◆ Activity ◆
Go through the data underneath and report how many lines hold the string "global", giving only the number.

◆ Data shown ◆
▬▬▬▬▬▬▬▬▬▬

$ cat config.mk
export PLATFORM = sky130hd
export DESIGN_NAME = gradient_palette_ramp5_top
export DESIGN_NICKNAME = d
export VERILOG_FILES = /design/src/hdl/gpr5_pkg.sv /design/src/hdl/gradient_palette_ramp5_top.sv /design/src/hdl/gpr5_front.sv /design/src/hdl/gpr5_queue.sv /design/src/hdl/gpr5_back.sv
export SDC_FILE = /design/constraint.sdc
export NUM_CORES = 2
export LEC_CHECK = 0
export ABC_AREA = 1
export BUFFER_PORTS_ARGS = -buffer_cell sky130_fd_sc_hd__buf_2
export CAP_MARGIN = 20
export CORE_AREA = 8 8 387 389
export CTS_BUF_LIST = sky130_fd_sc_hd__clkbuf_8
export CTS_CLUSTER_DIAMETER = 120
export DETAILED_ROUTE_END_ITERATION = 10
export DIE_AREA = 0 0 395 397
export GPL_TIMING_DRIVEN = 0
export HOLD_SLACK_MARGIN = 0.12
export PLACE_DENSITY = 0.45
export SLEW_MARGIN = 20
export SYNTH_ARGS = -nofsm -noshare
export SYNTH_HDL_FRONTEND = slang
export SYNTH_SLANG_ARGS = --single-unit
$ cat constraint.sdc
create_clock -name clk -period 13.2 [get_ports clk]
set_clock_uncertainty 0.15 [all_clocks]
set_input_delay 0.66 -clock clk [delete_from_list [all_inputs] [get_ports clk]]
set_output_delay 0.66 -clock clk [all_outputs]
set_load 0.02 [all_outputs]
$ cat src/hdl/gpr5_pkg.sv
`timescale 1ns / 1ps
`default_nettype none

package gpr5_pkg;

    localparam int NUM_STOPS   = 5;
    localparam int NUM_CHAN    = 3;
    localparam int CHAN_W      = 8;
    localparam int COLOR_W     = NUM_CHAN * CHAN_W;
    localparam int POS_W       = 18;
    localparam int S_TDATA_W   = 24;
    localparam int CFG_IDX_W   = 3;
    localparam int STOP_IDX_W  = $clog2(NUM_STOPS);
    localparam int QUEUE_DEPTH = 4;

    typedef logic [1:0]         seg_t;
    typedef logic [COLOR_W-1:0] color_t;

    typedef enum logic [CFG_IDX_W-1:0] {
        REG_STOP_COLOR_0 = 3'd0,
        REG_STOP_COLOR_1 = 3'd1,
        REG_STOP_COLOR_2 = 3'd2,
        REG_STOP_COLOR_3 = 3'd3,
        REG_STOP_COLOR_4 = 3'd4
    } cfg_reg_t;

    localparam seg_t SEG_FIRST = 2'd0;
    localparam seg_t SEG_LAST  = 2'd3;

    localparam color_t STOP_COLOR_RESET [NUM_STOPS] = '{
        24'h08143C, 24'h1E3A8A, 24'h93C5FD, 24'hFBBF24, 24'hFFF1D6
    };

endpackage

`default_nettype wire

$ cat src/hdl/gradient_palette_ramp5_top.sv
`timescale 1ns / 1ps
`default_nettype none

// Five-stop piecewise-linear color map from a signed Q1.16 position to 24-bit RGB.
// The input stream carries one position per beat in s_tdata and the output stream
// returns one color per beat in m_tdata, in the same order.
// A front stage classifies each position into its segment and offset and pushes it
// into a four-entry queue; a back pipeline scales the offset by the segment's
// reciprocal, saturates the ratio and blends the two stop colors per channel.
// One beat is accepted every cycle while the queue is not full; the rate is set by
// the three-stage back pipeline, which advances once per cycle while its output
// register is free or being taken. When the receiver holds m_tready low with a beat
// in the output register, the back pipeline freezes, the queue fills, and s_tready
// drops once all four queue entries are in use. The user writes the stop colors
// through the cfg port only while the block is idle; the block does not enforce
// this. Reset empties the queue and pipeline and restores the default stop colors.

module gradient_palette_ramp5_top
    import gpr5_pkg::*;
#(
    parameter int FRAC_BITS = 16
)
(
    input  logic                 clk,
    input  logic                 rst_n,
    input  logic                 s_tvalid,
    output logic                 s_tready,
    input  logic [S_TDATA_W-1:0] s_tdata,   // position[17:0], zero padding[23:18]
    output logic                 m_tvalid,
    input  logic                 m_tready,
    output logic [COLOR_W-1:0]   m_tdata,   // rgb_color[23:0]
    input  logic                 cfg_we,
    input  logic [CFG_IDX_W-1:0] cfg_index,
    input  logic [COLOR_W-1:0]   cfg_data
);

    localparam int ITEM_W = FRAC_BITS + 3;

    color_t               color_reg [NUM_STOPS];
    seg_t                 front_seg;
    logic [FRAC_BITS-1:0] front_offset;
    logic                 front_saturate;
    logic                 q_push;
    logic                 q_full;
    logic                 q_pop;
    logic                 q_valid;
    logic [ITEM_W-1:0]    q_rd_data;

    assign s_tready = !q_full;
    assign q_push   = s_tvalid && !q_full;

    always_ff @(posedge clk or negedge rst_n)
    begin
        if (!rst_n)
        begin
            for (int i = 0; i < NUM_STOPS; i++)
            begin
                color_reg[i] <= STOP_COLOR_RESET[i];
            end
        end
        else if (cfg_we)
        begin
            case (cfg_reg_t'(cfg_index))
                REG_STOP_COLOR_0: color_reg[0] <= cfg_data;
                REG_STOP_COLOR_1: color_reg[1] <= cfg_data;
                REG_STOP_COLOR_2: color_reg[2] <= cfg_data;
                REG_STOP_COLOR_3: color_reg[3] <= cfg_data;
                REG_STOP_COLOR_4: color_reg[4] <= cfg_data;
                default:          ;
            endcase
        end
    end

    gpr5_front #(
        .FRAC_BITS (FRAC_BITS)
    ) u_front (
        .position  (s_tdata[POS_W-1:0]),
        .seg       (front_seg),
        .offset    (front_offset),
        .saturate  (front_saturate)
    );

    gpr5_queue #(
        .WIDTH     (ITEM_W),
        .DEPTH     (QUEUE_DEPTH)
    ) u_queue (
        .clk       (clk),
        .rst_n     (rst_n),
        .push      (q_push),
        .wr_data   ({front_saturate, front_seg, front_offset}),
        .full      (q_full),
        .pop       (q_pop),
        .rd_valid  (q_valid),
        .rd_data   (q_rd_data)
    );

    gpr5_back #(
        .FRAC_BITS (FRAC_BITS)
    ) u_back (
        .clk         (clk),
        .rst_n       (rst_n),
        .in_valid    (q_valid),
        .in_ready    (q_pop),
        .in_seg      (q_rd_data[FRAC_BITS+1:FRAC_BITS]),
        .in_offset   (q_rd_data[FRAC_BITS-1:0]),
        .in_saturate (q_rd_data[FRAC_BITS+2]),
        .stop_color  (color_reg),
        .m_tvalid    (m_tvalid),
        .m_tready    (m_tready),
        .m_tdata     (m_tdata)
    );

endmodule

`default_nettype wire

$ cat src/hdl/gpr5_front.sv
`timescale 1ns / 1ps
`default_nettype none

module gpr5_front
    import gpr5_pkg::*;
#(
    parameter int FRAC_BITS = 16
)
(
    input  logic signed [POS_W-1:0]     position,
    output seg_t                        seg,
    output logic        [FRAC_BITS-1:0] offset,
    output logic                        saturate
);

    localparam int UW = (FRAC_BITS + 1 > POS_W - 1) ? FRAC_BITS + 1 : POS_W - 1;
    localparam longint ONE = longint'(1) << FRAC_BITS;
    localparam longint P1  = (30 * ONE + 50) / 100;
    localparam longint P2  = (55 * ONE + 50) / 100;
    localparam longint P3  = (78 * ONE + 50) / 100;

    logic [UW-1:0] ut;
    logic [UW-1:0] lo;

    always_comb
    begin
        ut       = UW'(position[POS_W-2:0]);
        lo       = '0;
        seg      = SEG_FIRST;
        offset   = '0;
        saturate = 1'b0;
        if (position[POS_W-1] || (position == '0))
        begin
            seg = SEG_FIRST;
        end
        else if (ut >= UW'(ONE))
        begin
            seg      = SEG_LAST;
            saturate = 1'b1;
        end
        else
        begin
            if (ut > UW'(P3))
            begin
                seg = 2'd3;
                lo  = UW'(P3);
            end
            else if (ut > UW'(P2))
            begin
                seg = 2'd2;
                lo  = UW'(P2);
            end
            else if (ut > UW'(P1))
            begin
                seg = 2'd1;
                lo  = UW'(P1);
            end
            else
            begin
                seg = 2'd0;
                lo  = '0;
            end
            offset = FRAC_BITS'(ut - lo);
        end
    end

endmodule

`default_nettype wire

$ cat src/hdl/gpr5_queue.sv
`timescale 1ns / 1ps
`default_nettype none

module gpr5_queue
#(
    parameter int WIDTH = 8,
    parameter int DEPTH = 4
)
(
    input  logic             clk,
    input  logic             rst_n,
    input  logic             push,
    input  logic [WIDTH-1:0] wr_data,
    output logic             full,
    input  logic             pop,
    output logic             rd_valid,
    output logic [WIDTH-1:0] rd_data
);

    localparam int AW = $clog2(DEPTH);
    localparam int CW = $clog2(DEPTH + 1);

    logic [WIDTH-1:0] entry_reg [DEPTH];
    logic [AW-1:0]    wr_ptr_reg;
    logic [AW-1:0]    rd_ptr_reg;
    logic [CW-1:0]    count_reg;
    logic [CW-1:0]    count_next;
    logic             do_pop;

    assign full     = (count_reg == CW'(DEPTH));
    assign rd_valid = (count_reg != '0);
    assign rd_data  = entry_reg[rd_ptr_reg];
    assign do_pop   = pop && rd_valid;

    always_comb
    begin
        count_next = count_reg;
        if (push && !do_pop)
        begin
            count_next = count_reg + CW'(1);
        end
        else if (do_pop && !push)
        begin
            count_next = count_reg - CW'(1);
        end
    end

    always_ff @(posedge clk or negedge rst_n)
    begin
        if (!rst_n)
        begin
            wr_ptr_reg <= '0;
            rd_ptr_reg <= '0;
            count_reg  <= '0;
        end
        else
        begin
            count_reg <= count_next;
            if (push)
            begin
                wr_ptr_reg <= (wr_ptr_reg == AW'(DEPTH - 1)) ? '0 : wr_ptr_reg + AW'(1);
            end
            if (do_pop)
            begin
                rd_ptr_reg <= (rd_ptr_reg == AW'(DEPTH - 1)) ? '0 : rd_ptr_reg + AW'(1);
            end
        end
    end

    always_ff @(posedge clk)
    begin
        if (push)
        begin
            entry_reg[wr_ptr_reg] <= wr_data;
        end
    end

endmodule

`default_nettype wire

$ cat src/hdl/gpr5_back.sv
`timescale 1ns / 1ps
`default_nettype none

module gpr5_back
    import gpr5_pkg::*;
#(
    parameter int FRAC_BITS = 16
)
(
    input  logic                 clk,
    input  logic                 rst_n,
    input  logic                 in_valid,
    output logic                 in_ready,
    input  seg_t                 in_seg,
    input  logic [FRAC_BITS-1:0] in_offset,
    input  logic                 in_saturate,
    input  color_t               stop_color [NUM_STOPS],
    output logic                 m_tvalid,
    input  logic                 m_tready,
    output logic [COLOR_W-1:0]   m_tdata
);

    localparam longint ONE = longint'(1) << FRAC_BITS;
    localparam longint P1  = (30 * ONE + 50) / 100;
    localparam longint P2  = (55 * ONE + 50) / 100;
    localparam longint P3  = (78 * ONE + 50) / 100;
    localparam longint W0  = P1;
    localparam longint W1  = P2 - P1;
    localparam longint W2  = P3 - P2;
    localparam longint W3  = ONE - P3;
    localparam longint K0  = ((ONE << FRAC_BITS) + W0 / 2) / W0;
    localparam longint K1  = ((ONE << FRAC_BITS) + W1 / 2) / W1;
    localparam longint K2  = ((ONE << FRAC_BITS) + W2 / 2) / W2;
    localparam longint K3  = ((ONE << FRAC_BITS) + W3 / 2) / W3;
    localparam int KW  = FRAC_BITS + 3;
    localparam int PRW = FRAC_BITS + KW;
    localparam int RW  = FRAC_BITS + 1;
    localparam int SW  = FRAC_BITS + CHAN_W + 1;

    logic                  pipe_en;
    logic [KW-1:0]         kval;
    logic [PRW-1:0]        prod_next;
    logic [KW-1:0]         ratio_hi;
    logic [RW-1:0]         ratio_next;
    logic [STOP_IDX_W-1:0] idx_a;
    logic [STOP_IDX_W-1:0] idx_b;
    color_t                color_a;
    color_t                color_b;
    logic [SW-1:0]         mix_sum [NUM_CHAN];
    logic [COLOR_W-1:0]    mix_next;

    logic                  v1_reg;
    seg_t                  seg1_reg;
    logic                  sat1_reg;
    logic [PRW-1:0]        prod1_reg;
    logic                  v2_reg;
    seg_t                  seg2_reg;
    logic [RW-1:0]         ratio2_reg;
    logic                  m_tvalid_reg;
    logic [COLOR_W-1:0]    m_tdata_reg;

    assign pipe_en  = !m_tvalid_reg || m_tready;
    assign in_ready = pipe_en;
    assign m_tvalid = m_tvalid_reg;
    assign m_tdata  = m_tdata_reg;

    always_comb
    begin
        case (in_seg)
            2'd0:    kval = KW'(K0);
            2'd1:    kval = KW'(K1);
            2'd2:    kval = KW'(K2);
            default: kval = KW'(K3);
        endcase
        prod_next = PRW'(in_offset) * PRW'(kval);
    end

    always_comb
    begin
        ratio_hi = prod1_reg[PRW-1:FRAC_BITS];
        if (sat1_reg || (ratio_hi > KW'(ONE)))
        begin
            ratio_next = RW'(ONE);
        end
        else
        begin
            ratio_next = RW'(ratio_hi);
        end
    end

    always_comb
    begin
        idx_a   = STOP_IDX_W'(seg2_reg);
        idx_b   = STOP_IDX_W'(seg2_reg) + STOP_IDX_W'(1);
        color_a = stop_color[idx_a];
        color_b = stop_color[idx_b];
        for (int c = 0; c < NUM_CHAN; c++)
        begin
            mix_sum[c] = SW'(color_a[c*CHAN_W +: CHAN_W]) * SW'(RW'(ONE) - ratio2_reg)
                       + SW'(color_b[c*CHAN_W +: CHAN_W]) * SW'(ratio2_reg);
            mix_next[c*CHAN_W +: CHAN_W] = mix_sum[c][FRAC_BITS+CHAN_W-1:FRAC_BITS];
        end
    end

    always_ff @(posedge clk or negedge rst_n)
    begin
        if (!rst_n)
        begin
            v1_reg       <= 1'b0;
            v2_reg       <= 1'b0;
            m_tvalid_reg <= 1'b0;
        end
        else if (pipe_en)
        begin
            v1_reg       <= in_valid;
            v2_reg       <= v1_reg;
            m_tvalid_reg <= v2_reg;
        end
    end

    always_ff @(posedge clk)
    begin
        if (pipe_en)
        begin
            seg1_reg    <= in_seg;
            sat1_reg    <= in_saturate;
            prod1_reg   <= prod_next;
            seg2_reg    <= seg1_reg;
            ratio2_reg  <= ratio_next;
            m_tdata_reg <= mix_next;
        end
    end

endmodule

`default_nettype wire
**After elaboration in Yosys (flattened, before gate mapping)**

Memory sizes are Yosys's and may differ from the RTL's.
Cells that the tools add are included.

- Bits in registers: 211
- Memory bits (writable): 76
- Input bits: 56
- Memories: 1

- Add/subtract/negate cells: 10
- $mul: 7
- Order comparisons: 7
- Equal/unequal tests: 9
- Multiplexer cells: 27
- Bitwise logic cells: 2
- Reductions and logical operators: 21

Memory list:

| memory | words | bits a word | rd ports | clocked after memory_dff | wr ports | RTL line | text |
|---|---|---|---|---|---|---|---|
| u_queue.entry_reg | 4 | 19 | 1 | 0 | 1 | gpr5_queue.sv:23 | `logic [WIDTH-1:0] entry_reg [DEPTH];` |

Operator list:

| operator | number |
|---|---|
| $bmux W24 S3 | 2 |
| $mux W16 | 6 |
| $mux W24 | 4 |
| $mul A8 B25 Y24 | 3 |
| $add A24 B24 Y24 | 3 |
| $mul A8 B17 Y24 | 3 |
| $pmux W19 S3 | 1 |
| $mul A16 B19 Y35 | 1 |
| $gt A17 B16 Y1 const B | 2 |
| $gt A19 B17 Y1 const B | 1 |
| $logic_not A18 Y1 | 1 |
| $sub A17 B17 Y18 const A | 1 |
| $ge A17 B17 Y1 const B | 1 |
| $gt A17 B15 Y1 const B | 1 |
| $sub A16 B16 Y16 | 1 |
| $mux W15 | 1 |
| $mux W2 | 6 |
| $reduce_and A2 Y1 | 5 |
| $ge A4 B4 Y1 const B | 2 |
| $eq A2 B2 Y1 const B | 3 |
| $eq A3 B2 Y1 const B | 2 |
| $eq A3 B3 Y1 const B | 2 |
| $mux W3 | 2 |
| $mux W1 | 5 |
| 15 further kinds | 24 |

**Longest topological paths before layout**

- Depth after elaboration: 9
- Depth in mapped cells: 40

**By module**

From an unflattened synthesis, not the netlist that was laid out.

- Cells, all modules: 5993
- Area total of the unflattened synthesis: 49084.6 sq um

By module, submodules not included:

| module | times used | cells each | area each (sq um) | sequential area each (sq um) |
|---|---|---|---|---|
| gpr5_back | 1 | 4951 | 39445.3 | 2026.9 |
| gradient_palette_ramp5_top | 1 | 533 | 4842.1 | 3086.7 |
| gpr5_queue | 1 | 276 | 3574.7 | 2457.4 |
| gpr5_front | 1 | 233 | 1222.4 | 0.0 |

**Worst setup path before layout**

Ideal clock, no wire load.

- Path type: reg2reg
- Start: register u_queue.rd_ptr_reg[0]
- End: register u_back.prod1_reg[34] (data pin)
- Arrival: 6888 ps
- Data required time: 12789 ps
- Path slack: 5901 ps
- Cell stages (with the launch flop): 32
- Buffers on the path: 3
- Cells stage by stage: dfrtp_1 inv_1 buf_4 nand2_1 a32oi_1 clkbuf_1 inv_1 ha_1 inv_1 clkbuf_1 nor2_1 fa_1 inv_1 fa_1 fa_1 inv_1 fa_1 fa_1 inv_1 fa_1 inv_1 ha_1 a21oi_1 a21boi_0 o21ai_0 a21oi_1 nand2_1 nand2_1 nand2_1 nand3_1 nand2_1 xor2_1

- Cells in the longest elaborated chain, start to end: 4
- Elaborated cells between the ends (all ways): 6
- Those cells by class: mul (1); eq/ne (2); mux (1); reduce/logical (1); memory (1)

Ends and longest elaborated chain:

| what | RTL line | text |
|---|---|---|
| from (decl) | gpr5_queue.sv:25 | `logic [AW-1:0] rd_ptr_reg;` |
| from (signal assigned) | gpr5_queue.sv:65 | `rd_ptr_reg <= (rd_ptr_reg == AW'(DEPTH - 1)) ? '0 : rd_ptr_reg + AW'(1);` |
| $mem_v2 Z4 W19 (*) | -- |  |
| via q_rd_data[16] | gradient_palette_ramp5_top.sv:47 | `logic [ITEM_W-1:0] q_rd_data;` |
| $eq A2 B2 Y1 (tied with other cells) | gpr5_back.sv:69 | `case (in_seg)` |
| $pmux W19 S3 (*) | gpr5_back.sv:69 |  |
| $mul A16 B19 Y35 (*) | gpr5_back.sv:75 | `prod_next = PRW'(in_offset) * PRW'(kval);` |
| via u_back.prod_next[34] | gpr5_back.sv:42 | `logic [PRW-1:0] prod_next;` |
| to (signal assigned) | gpr5_back.sv:127 | `prod1_reg <= prod_next;` |
| to (decl) | gpr5_back.sv:55 | `logic [PRW-1:0] prod1_reg;` |

Mark *: on every way through the listed nets, which the timed path passes. The rest lies on a longest branch.
A chain may end at the register's enable or synchronous reset.

**Worst setup path in the final report**

- Start: register u_back.ratio2_reg[1]
- End: register u_back.m_tdata_reg[23] (netlist: u_back.m_tdata[23]) (data pin)

- Cells in the longest elaborated chain, start to end: 3
- Elaborated cells between the ends (all ways): 4
- Those cells by class: add/sub (2); mul (2)

Ends and longest elaborated chain:

| what | RTL line | text |
|---|---|---|
| from (decl) | gpr5_back.sv:58 | `logic [RW-1:0] ratio2_reg;` |
| from (signal assigned) | gpr5_back.sv:129 | `ratio2_reg <= ratio_next;` |
| $sub A17 B17 Y18 | gpr5_back.sv:99 | `mix_sum[c] = SW'(color_a[c*CHAN_W +: CHAN_W]) * SW'(RW'(ONE) - ratio2_reg)` |
| $mul A8 B25 Y24 | gpr5_back.sv:99 |  |
| $add A24 B24 Y24 (*) | gpr5_back.sv:100 | `+ SW'(color_b[c*CHAN_W +: CHAN_W]) * SW'(ratio2_reg);` |
| via u_back.mix_next[23] | gpr5_back.sv:50 | `logic [COLOR_W-1:0] mix_next;` |
| to (signal assigned) | gpr5_back.sv:130 | `m_tdata_reg <= mix_next;` |
| to (decl) | gpr5_back.sv:60 | `logic [COLOR_W-1:0] m_tdata_reg;` |

Marks and branches as above.

==> metrics.md <==
| Metric | Value |
|---|---|
| Die area | 0.1568 mm² |
| First-pass GRT wire length | 257000 µm |
| Number of global-route vias before repair | 39950 |
| Final slew viol count | 0 |
| RSZ-0062 raised after global routing | false |
| CTS Buffer Depth | 3 |
| Initial Util | 32.68% |
| CTS H-tree depth | 2 |
| Distinct cells, synth | 64 |
| Clk sink count | 271 |
| Post-synth EDFFs | 141 |
| Area growth syn-to-layout | 9.014% |
| Crit start category | flop |
| Most frequent CP cell | nand2_1 |
| Critical Path Slowest Stage Cell | clkbuf_1 |
| GP Congestion | 0.9040 |
| Drt initial violations | 2648 |
| Mapped Area | 0.04711 mm² |
| Detailed Place HPWL | 139400 µm |
| Wirelength per Cell | 21.83 µm |
| IO Pins | 82 |
| Max capacitance violation total | 0 |
| CTS tree | built |
| Commonest non-fill, non-tap cell in the layout | inv_1 |
| Status | complete, no violations |
| Reg clk slew, reported paths | 0.06 ns |
| Reg area | 0.007571 mm² |
| Max_slew headroom | 21.34% |
| Worst stage delay on the critical path | 0.84 ns |
| Worst slew pin tran | 1.180 ns |
| Pin count of the biggest net entering global routing | 91 |
| Fill cells | 15260 |
| Rows | 140 |
| Cts hold-fix bufs | 21 |
| Buffers inserted by post-CTS timing repair | 0 |
| Register bit count reported by yosys | 271 |
| Layout Nets | 7122 |
| Share of cells above drive strength 1 | 6.278% |
| Detail Route Antenna Nets | 0 |
| WP buf/inv | 10 |
| Syn Inst Count | 5699 |
| Final Hold Violating Endpoints | 0 |
| Worst-Skew Late Latency | 0.75 ns |
| Sequential element share of the synthesized area | 16.07% |
| Final WL | 170600 µm |
| R2R Setup Slk | 2.62 ns |
| Total CTS buffers | 53 |
| Critical Path RT | 13.50 ns |
| All-layer global routing usage | 21.73% |
| Die height | 397 µm |
| Worst-path fanout max | 10 |
| Critical path class | reg2reg |
| Max reg flops | 120 |
| Syn Area/Cell | 8.267 µm² |
| Core ar. | 0.1442 mm² |
| Root Buffer | clkbuf_8 |
| Initial antenna violation count | 6 |
| DRC Markers | 0 |
| Clock period minus worst slack | 10.58 ns |
| PostCTS Resize Cnt | 0 |
| Vias | 38060 |
| Total gr overflow | 0 |
| Crit. End Element | flop |
| Hold_sp | cfg_data[11] |
| Setup TNS | 0 ns |
| Via/cell ratio | 4.871 |
| DR pass1 iterations | 5 |
| Setup violations, final | 0 |
| Max Fclk | 0.09449 GHz |
| Chip width | 395 µm |
| Async SR Flop Fraction | 47.97% |
| Footprint of the multi-input gates | 0.03359 mm² |
| Synthesis Warnings | 0 |
| Port Buffers | 75 |
| Crit path max-delay family | adder cells |
| Worst path arrival time | 10.88 ns |
| Final period util | 80.18% |
| Syn nets | 6965 |
| Worst setup path startpoint | u_back.ratio2_reg[1] |
| RR Startpoint | u_back.ratio2_reg[1] |
| Top_reg_cell synth | edfxtp_1 |
| Most frequent cells in the layout | inv_1 (1347), nand2_1 (1214), fa_1 (887), nor2_1 (650), ha_1 (323) |
| HP Class | in2reg |
[stage by stage]
stage,hold WS (ns),util [%],cells,setup WS [ns],area [µm²]
2_1_floorplan,0.2144,-,5699,5.901,47110
4_1_cts,0.1208,35.62,7811,2.745,51350
3_5_place_dp,0.2593,34.73,7697,2.818,50060
6_report,0.1687,35.62,7815,2.617,51360
5_1_grt,0.1601,35.62,7815,2.220,51360
3_3_place_gp,0.2555,34.60,7691,2.434,49890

▬▬▬▬▬▬▬▬▬▬

◆ Result for this task ◆
4